Lá Vem A Bronca – vs Chiefs

Saudações torcedores e torcedoras do laranja e azul de Denver! Os Broncos levaram um balde de água fria – poderia ser de neve também – após saírem derrotados com o placar de 43 a 16 para o Kansas City Chiefs na semana 7 da temporada de 2020.

No terceiro jogo mais frio da história do time em Denver, o calor causado pela raiva aqueceu a torcida dos Broncos. Primeiro devo começar dizendo que quem ficou chateado simplesmente por termos perdido pelos Chiefs porque acreditava na vitória, é iludido.

Hoje, o Kansas City Chiefs é o melhor time da NFL, é o atual campeão, manteve as peças, manteve o coaching staff intacto, se reforçou e segue como amplo favorito em qualquer jogo em que entrar em campo. É irritante? Sim. Mas, como dizem nossos amigos falantes de inglês, it is what it is.

O mais irritante mesmo foi o modo como perdemos, com a nossa defesa fazendo de tudo em campo enquanto o ataque e o special teams entregaram a paçoca.

A defesa de Denver segurou o ataque dos Chiefs a apenas 286 jardas totais (entre corrida e passe) e não permitiu NENHUMA conversão de terceira ou quarta descida na partida inteira.

Após os drives iniciais, onde o ataque não conseguiu se manter em campo e a defesa parecia não estar no ritmo da partida, permitindo inúmeras quebras de tackles, culminando na abertura de placar dos Chiefs com um TD corrido, a defesa acordou e entregou excelente posição de campo após o fumble forçado por Alexander Johnson e recuperado por Justin Simmons.

O ataque pontuou com um TD corrido de Drew Lock, mas o tom da partida foi dado quando Brandon McManus errou o ponto extra. A partida então desandou quando a defesa entregou a bola pro ataque após forçar um field goal com um sack na terceira descida (hello, Bradley Chubb!) e com o placar de 10 a 6.

Melvin Gordon sofreu o primeiro fumble da noite, mas a defesa forçou o punt. Aí Drew Lock lançou uma pick six. O ataque conseguiu marcar 3 pontos com um field goal na campanha seguinte, mas… Retorno de kickoff para touchdown.

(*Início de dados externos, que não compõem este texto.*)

**config.mk**
```make
export PLATFORM = sky130hd
export DESIGN_NAME = fotc_top
export DESIGN_NICKNAME = d
export VERILOG_FILES = /design/src/hdl/fotc_pkg.sv /design/src/hdl/fotc_sw_if.sv /design/src/hdl/fotc_switch.sv /design/src/hdl/fotc_top.sv
export SDC_FILE = /design/constraint.sdc
export NUM_CORES = 2
export LEC_CHECK = 0
export ABC_AREA = 0
export BUFFER_PORTS_ARGS = -buffer_cell sky130_fd_sc_hd__clkbuf_2
export CAP_MARGIN = 0
export CORE_ASPECT_RATIO = 1.1
export CORE_MARGIN = 1
export CORE_UTILIZATION = 55
export CTS_CLUSTER_DIAMETER = 50
export DETAILED_ROUTE_END_ITERATION = 7
export GPL_TIMING_DRIVEN = 0
export PLACE_DENSITY = 0.7
export SLEW_MARGIN = 20
export SYNTH_ARGS = -nofsm -noshare
export SYNTH_HDL_FRONTEND = slang
export SYNTH_HIERARCHICAL = 1
export SYNTH_SLANG_ARGS = --single-unit
export TNS_END_PERCENT = 50
```
**constraint.sdc**
```tcl
create_clock -name clock -period 247.7 [get_ports clock]
set_input_delay 24.77 -clock clock [delete_from_list [all_inputs] [get_ports clock]]
set_output_delay 24.77 -clock clock [all_outputs]
set_load 0.02 [all_outputs]
```
`config.mk`:
```
export PLATFORM = sky130hd
export DESIGN_NAME = tcp_core
export DESIGN_NICKNAME = d
export VERILOG_FILES = /design/src/hw/tcp_pkg.sv /design/src/hw/tcp_presc_if.sv /design/src/hw/tcp_prescaler.sv /design/src/hw/tcp_core.sv
export SDC_FILE = /design/constraint.sdc
export NUM_CORES = 1
export LEC_CHECK = 0
export BUFFER_PORTS_ARGS = -buffer_cell sky130_fd_sc_hd__buf_2
export CAP_MARGIN = 20
export CORE_MARGIN = 1.5
export CORE_UTILIZATION = 58
export DETAILED_ROUTE_END_ITERATION = 12
export PLACE_DENSITY = 0.85
export SLEW_MARGIN = 20
export SYNTH_ARGS = -nofsm -noshare
export SYNTH_HDL_FRONTEND = slang
export SYNTH_SLANG_ARGS = --single-unit
```
`constraint.sdc`:
```
create_clock -name clock -period 3.65 [get_ports clock]
set_input_delay 0.1825 -clock clock [delete_from_list [all_inputs] [get_ports clock]]
set_output_delay 0.1825 -clock clock [all_outputs]
set_load 0.05 [all_outputs]
```
## config.mk

```make
export PLATFORM = sky130hd
export DESIGN_NAME = hostport_master
export DESIGN_NICKNAME = d
export VERILOG_FILES = /design/src/hostport_pkg.sv /design/src/phase_timer.sv /design/src/hostport_master.sv
export SDC_FILE = /design/constraint.sdc
export NUM_CORES = 1
export LEC_CHECK = 0
export BUFFER_PORTS_ARGS = -buffer_cell sky130_fd_sc_hd__buf_4
export CAP_MARGIN = 20
export CORE_ASPECT_RATIO = 1.75
export CORE_MARGIN = 10
export CORE_UTILIZATION = 35
export DETAILED_ROUTE_END_ITERATION = 8
export PLACE_DENSITY = 0.63
export SYNTH_ARGS = -nofsm -noshare
export SYNTH_HDL_FRONTEND = slang
export SYNTH_SLANG_ARGS = --single-unit
export TNS_END_PERCENT = 100
```

## constraint.sdc

```tcl
create_clock -name REF_CLK_IN -period 2.3 [get_ports REF_CLK_IN]
set_clock_uncertainty 0.2 [all_clocks]
set_input_delay 0.46 -clock REF_CLK_IN [delete_from_list [all_inputs] [get_ports REF_CLK_IN]]
set_output_delay 0.46 -clock REF_CLK_IN [all_outputs]
set_load 0.05 [all_outputs]
```

## src/hostport_pkg.sv

```systemverilog
package hostport_pkg;
  // bus mode and strobe style straps
  localparam logic MODE_SEPARATE = 1'b0;
  localparam logic MODE_MUXED = 1'b1;
  localparam logic STYLE_RDWR = 1'b0;
  localparam logic STYLE_DSRW = 1'b1;
  localparam int DATA_W = 8;
  localparam int ADDR_W = 8;
  localparam int NUM_PORTS = 4;
  // timing, in ns, and derived cycle counts at 100 MHz
  localparam int CLK_PERIOD_NS = 10;
  localparam int PHASE_NS = 40;
  localparam int PHASE_CYC_RAW = (PHASE_NS + CLK_PERIOD_NS - 1) / CLK_PERIOD_NS;
  localparam int PHASE_CYC = (PHASE_CYC_RAW < 1) ? 1 : PHASE_CYC_RAW;
  localparam int RESET_PULSE_NS = 100;
  localparam int RESET_CYC_RAW = (RESET_PULSE_NS + CLK_PERIOD_NS - 1) / CLK_PERIOD_NS;
  localparam int RESET_CYC = (RESET_CYC_RAW < 1) ? 1 : RESET_CYC_RAW;
  localparam logic [7:0] DATA_RESET = 8'h00;
  localparam logic [7:0] ADDR_RESET = 8'h00;
  localparam logic [3:0] SEL_IDLE = 4'hf;
endpackage

```

## src/phase_timer.sv

```systemverilog
`timescale 1ns/10ps
// one-cycle tick after each phase of the bus cycle
module phase_timer #(
  parameter int COUNT = 4
) (
  input wire logic REF_CLK_IN,
  input wire logic RESET_IN,
  input wire logic run_in,
  output logic tick_out
);
  logic [7:0] cnt_ff;

  // restart whenever idle so every phase lasts the full count
  always_ff @(posedge REF_CLK_IN) begin
    if (RESET_IN || !run_in || tick_out) begin
      cnt_ff <= 8'h00;
    end else begin
      cnt_ff <= cnt_ff + 8'h01;
    end
  end

  assign tick_out = run_in && (cnt_ff == 8'(COUNT - 1));
endmodule

```

## src/hostport_master.sv

```systemverilog
`timescale 1ns/10ps
module hostport_master
  import hostport_pkg::*;
(
  input wire logic REF_CLK_IN,
  input wire logic RESET_IN,
  input wire logic MUX_MODE_IN,
  input wire logic STYLE_IN,
  input wire logic REQ_IN,
  input wire logic REQ_WRITE_IN,
  input wire logic [1:0] REQ_PORT_IN,
  input wire logic [hostport_pkg::ADDR_W-1:0] REQ_ADDR_IN,
  input wire logic [hostport_pkg::DATA_W-1:0] REQ_WDATA_IN,
  input wire logic DEV_RESET_REQ_IN,
  output logic BUSY_OUT,
  output logic DONE_OUT,
  output logic [hostport_pkg::DATA_W-1:0] RDATA_OUT,
  output logic IRQ_OUT,
  output logic MUX_PIN_OUT,
  output logic STRAP_PIN_OUT,
  output logic [6:0] LOW_ADDR_OUT,
  output logic TOP_ADDR_OUT,
  output logic RD_DS_OUT,
  output logic WR_RW_OUT,
  output logic [3:0] SELECT_N_OUT,
  output logic RESET_AND_FLOAT_OUT,
  input wire logic [hostport_pkg::DATA_W-1:0] BUS_IN,
  output logic [hostport_pkg::DATA_W-1:0] BUS_OUT,
  output logic BUS_OE_OUT,
  input wire logic INT_N_IN
);
  import hostport_pkg::*;

  typedef enum logic [2:0] {
    ST_IDLE = 3'b000,
    ST_ALE = 3'b001,
    ST_SETUP = 3'b010,
    ST_STROBE = 3'b011,
    ST_HOLD = 3'b100,
    ST_RESET = 3'b101
  } state_e;

  state_e state_ff;
  logic tick;
  logic write_ff;
  logic mux_ff;
  logic style_ff;
  logic [1:0] port_ff;
  logic [7:0] addr_ff;
  logic [7:0] wdata_ff;
  logic [7:0] rst_cnt_ff;
  logic [7:0] bus_s1_ff;
  logic [7:0] bus_s2_ff;
  logic int_s1_ff;
  logic int_s2_ff;
  logic ale_seen_ff;
  logic [7:0] rd_capture_ff;

  // the strobe active level depends on mode and style
  function automatic logic strobe_level(input logic style, input logic mux, input logic on);
    if (style == STYLE_DSRW && mux == MODE_MUXED) begin
      strobe_level = on; // data strobe active high when multiplexed
    end else begin
      strobe_level = !on; // read, write and data strobes active low
    end
  endfunction

  phase_timer #(.COUNT(PHASE_CYC)) u_timer (
    .REF_CLK_IN(REF_CLK_IN),
    .RESET_IN(RESET_IN),
    .run_in(state_ff != ST_IDLE && state_ff != ST_RESET),
    .tick_out(tick)
  );

  // data pins and interrupt come from the device's domain, so two flops each
  always_ff @(posedge REF_CLK_IN) begin
    if (RESET_IN) begin
      bus_s1_ff <= DATA_RESET;
      bus_s2_ff <= DATA_RESET;
      int_s1_ff <= 1'b1;
      int_s2_ff <= 1'b1;
    end else begin
      bus_s1_ff <= BUS_IN;
      bus_s2_ff <= bus_s1_ff;
      int_s1_ff <= INT_N_IN;
      int_s2_ff <= int_s1_ff;
    end
  end

  // interrupt output is high while the device holds its interrupt pin low
  always_ff @(posedge REF_CLK_IN) begin
    if (RESET_IN) begin
      IRQ_OUT <= 1'b0;
    end else begin
      IRQ_OUT <= !int_s2_ff;
    end
  end

  // cycle sequencer; a write ends with a hold phase after the strobe release
  always_ff @(posedge REF_CLK_IN) begin
    if (RESET_IN) begin
      state_ff <= ST_IDLE;
      write_ff <= 1'b0;
      mux_ff <= MODE_SEPARATE;
      style_ff <= STYLE_RDWR;
      port_ff <= 2'h0;
      addr_ff <= ADDR_RESET;
      wdata_ff <= DATA_RESET;
      rst_cnt_ff <= 8'h00;
    end else begin
      unique case (state_ff)
        ST_IDLE: begin
          if (DEV_RESET_REQ_IN) begin
            state_ff <= ST_RESET;
            rst_cnt_ff <= 8'h00;
          end else if (REQ_IN) begin
            write_ff <= REQ_WRITE_IN;
            mux_ff <= MUX_MODE_IN;
            style_ff <= STYLE_IN;
            port_ff <= REQ_PORT_IN;
            addr_ff <= REQ_ADDR_IN;
            wdata_ff <= REQ_WDATA_IN;
            state_ff <= MUX_MODE_IN ? ST_ALE : ST_SETUP;
          end
        end
        ST_ALE: if (tick) state_ff <= ST_SETUP;
        ST_SETUP: if (tick) state_ff <= ST_STROBE;
        ST_STROBE: if (tick) state_ff <= ST_HOLD;
        ST_HOLD: if (tick) state_ff <= ST_IDLE;
        ST_RESET: begin
          // pin held high a fixed time, then released for normal use
          if (rst_cnt_ff == 8'(RESET_CYC - 1)) begin
            state_ff <= ST_IDLE;
          end else begin
            rst_cnt_ff <= rst_cnt_ff + 8'h01;
          end
        end
        default: state_ff <= ST_IDLE;
      endcase
    end
  end

  // pin drive, registered so every pin comes from a flop
  always_ff @(posedge REF_CLK_IN) begin
    if (RESET_IN) begin
      MUX_PIN_OUT <= MODE_SEPARATE;
      STRAP_PIN_OUT <= STYLE_RDWR;
      LOW_ADDR_OUT <= 7'h00;
      TOP_ADDR_OUT <= 1'b0;
      RD_DS_OUT <= 1'b1;
      WR_RW_OUT <= 1'b1;
      SELECT_N_OUT <= SEL_IDLE;
      RESET_AND_FLOAT_OUT <= 1'b0;
      BUS_OUT <= DATA_RESET;
      BUS_OE_OUT <= 1'b0;
      ale_seen_ff <= 1'b0;
    end else begin
      MUX_PIN_OUT <= mux_ff;
      STRAP_PIN_OUT <= style_ff;
      RESET_AND_FLOAT_OUT <= (state_ff == ST_RESET); // rising edge clears registers
      // low address held low when multiplexed
      LOW_ADDR_OUT <= (mux_ff == MODE_MUXED) ? 7'h00 : addr_ff[6:0];
      // top bit, or latch strobe; low for the first address cycle so the latch
      // always sees a rising edge, even when the top bit was left high
      ale_seen_ff <= (state_ff == ST_ALE);
      TOP_ADDR_OUT <= (mux_ff == MODE_MUXED) ? (state_ff == ST_ALE && ale_seen_ff) : addr_ff[7];
      // one select only, and only around the access
      SELECT_N_OUT <= (state_ff == ST_SETUP || state_ff == ST_STROBE || state_ff == ST_HOLD)
                      ? ~(4'h1 << port_ff) : SEL_IDLE;
      if (style_ff == STYLE_RDWR) begin
        // separate strobes
        RD_DS_OUT <= strobe_level(style_ff, mux_ff, state_ff == ST_STROBE && !write_ff);
        WR_RW_OUT <= strobe_level(style_ff, mux_ff, state_ff == ST_STROBE && write_ff);
      end else begin
        // data strobe plus direction line, high for read
        RD_DS_OUT <= strobe_level(style_ff, mux_ff, state_ff == ST_STROBE);
        WR_RW_OUT <= !write_ff || state_ff == ST_IDLE || state_ff == ST_RESET;
      end
      // address phase then write data; released for reads, device drives
      BUS_OE_OUT <= (mux_ff == MODE_MUXED && state_ff == ST_ALE) ||
                    (write_ff && (state_ff == ST_SETUP || state_ff == ST_STROBE ||
                                  state_ff == ST_HOLD));
      BUS_OUT <= (state_ff == ST_ALE) ? addr_ff : wdata_ff;
    end
  end

  // handshake to the user side; read data sampled before strobe release
  // the device floats the bus once the strobe ends, so the synchronised byte
  // is caught at the end of the strobe phase and handed over with done
  always_ff @(posedge REF_CLK_IN) begin
    if (RESET_IN) begin
      BUSY_OUT <= 1'b0;
      DONE_OUT <= 1'b0;
      RDATA_OUT <= DATA_RESET;
      rd_capture_ff <= DATA_RESET;
    end else begin
      BUSY_OUT <= (state_ff != ST_IDLE) || REQ_IN || DEV_RESET_REQ_IN;
      DONE_OUT <= (state_ff == ST_HOLD) && tick;
      if (state_ff == ST_STROBE && tick && !write_ff) begin
        rd_capture_ff <= bus_s2_ff; // strobe still asserted here
      end
      if (state_ff == ST_HOLD && tick && !write_ff) begin
        RDATA_OUT <= rd_capture_ff;
      end
    end
  end

  a_one_select: assert property (@(posedge REF_CLK_IN) disable iff (RESET_IN)
    $countones(~SELECT_N_OUT) <= 1)
    else $error("more than one select low");
  a_mux_low_addr: assert property (@(posedge REF_CLK_IN) disable iff (RESET_IN)
    MUX_PIN_OUT |-> LOW_ADDR_OUT == 7'h00)
    else $error("low address not held low in multiplexed mode");
  a_read_no_drive: assert property (@(posedge REF_CLK_IN) disable iff (RESET_IN)
    (state_ff == ST_STROBE && !write_ff) |=> !BUS_OE_OUT)
    else $error("host drives bus during read");
  a_write_strobe_low: assert property (@(posedge REF_CLK_IN) disable iff (RESET_IN)
    (state_ff == ST_STROBE && write_ff && style_ff == STYLE_RDWR) |=> !WR_RW_OUT)
    else $error("write strobe not low");
  a_ds_high_mux: assert property (@(posedge REF_CLK_IN) disable iff (RESET_IN)
    (state_ff == ST_STROBE && style_ff == STYLE_DSRW && mux_ff) |=> RD_DS_OUT)
    else $error("data strobe not high in multiplexed mode");
  a_ale_phase: assert property (@(posedge REF_CLK_IN) disable iff (RESET_IN)
    (state_ff == ST_ALE && mux_ff && ale_seen_ff) |=> (TOP_ADDR_OUT && BUS_OE_OUT))
    else $error("address not latched in multiplexed phase");
  a_ale_low_first: assert property (@(posedge REF_CLK_IN) disable iff (RESET_IN)
    (state_ff == ST_ALE && mux_ff && !ale_seen_ff) |=> (!TOP_ADDR_OUT && BUS_OE_OUT))
    else $error("latch strobe not low before its rising edge");
  a_write_data_hold: assert property (@(posedge REF_CLK_IN) disable iff (RESET_IN)
    (state_ff == ST_HOLD && write_ff) |=> (BUS_OE_OUT && BUS_OUT == wdata_ff))
    else $error("write data not held past strobe");
  a_reset_release: assert property (@(posedge REF_CLK_IN) disable iff (RESET_IN)
    $rose(RESET_AND_FLOAT_OUT) |-> ##[1:20] !RESET_AND_FLOAT_OUT)
    else $error("reset/float pin held too long");
  a_irq_follow: assert property (@(posedge REF_CLK_IN) disable iff (RESET_IN)
    (!int_s2_ff) |=> IRQ_OUT)
    else $error("interrupt not reported");
  a_mode_pin: assert property (@(posedge REF_CLK_IN) disable iff (RESET_IN)
    (state_ff == ST_SETUP) |=> (MUX_PIN_OUT == mux_ff && STRAP_PIN_OUT == style_ff))
    else $error("mode pins wrong");
  a_reset_edge: assert property (@(posedge REF_CLK_IN) disable iff (RESET_IN)
    (state_ff == ST_RESET) |=> RESET_AND_FLOAT_OUT)
    else $error("reset pin not raised");
  a_style_dir: assert property (@(posedge REF_CLK_IN) disable iff (RESET_IN)
    (state_ff == ST_STROBE && style_ff == STYLE_DSRW) |=> (WR_RW_OUT == !write_ff))
    else $error("direction line wrong");
endmodule

```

Da campanha seguinte ao fumble de Gordon até o retorno de kickoff, a nossa defesa não entrou em campo. A consequência? A diferença no placar. Entregaram o jogo com o placar em 10 a 6 e, quando voltaram a campo, já estava 24 a 9.

Aí virou show de horrores. Melvin Gordon conseguindo cada vez mais provar que Phillip Lindsay é o running back número 1 do Denver Broncos. Fez o pior pitch que já vi na vida para Drew Lock, lançando a bola de volta por cima da cabeça dele na tentativa (pífia e patética) de executar um flea flicker.

Ainda teve interceptação num passe que ficou um pouco atrás de KJ Hamler, onde a bola bateu em suas mãos e deu a assistência pro Tyrann Mathieu, deixando a bola pendurada. Teve falta pessoal de Shelby Harris dando primeira descida de graça depois de a defesa forçar o 4th down. Muita gente diz: “ah, mas já tava no fim do jogo”. Não é assim que as coisas funcionam.

Como um todo, foi uma atuação totalmente infeliz dos Broncos. Ataque e special teams tiveram um jogo para ser esquecido e a defesa, apesar de alguns vacilos, segue mostrando que é uma das melhores da liga mas que precisa de ajuda.

Lock teve, para mim, o pior jogo da carreira (bem pior que o jogo na neve em Kansas City ano passado) e precisa evoluir para provar que merece manter o cargo de QB1. Ao mesmo tempo, jogadores tem jogos ruins. Portanto, precisa mostrar que é isso que aconteceu em Denver no último domingo: apenas um jogo ruim.

Um exercício de paciência que o torcedor dos Broncos pode fazer é pensar que Drew Lock tem um total de 8 jogos completos na carreira, que está retornando de uma lesão no ombro e que tem mais 10 jogos para se provar.

Os Broncos não precisam e nem vão declarar em qualquer momento dessa temporada que Lock não é o cara, afinal tem o resto de 2020 inteiro pra provar que ele é. Se não evoluir no próximo jogo, ainda assim não faz sentido substituí-lo. Qual o sentido nisso numa temporada em que as chances de playoffs já são pequenas? Vamos ter paciência e acompanhar a evolução do time, permitir erros do resto dos jogadores jovens. Errar é, além do erro em si, uma oportunidade de aprender.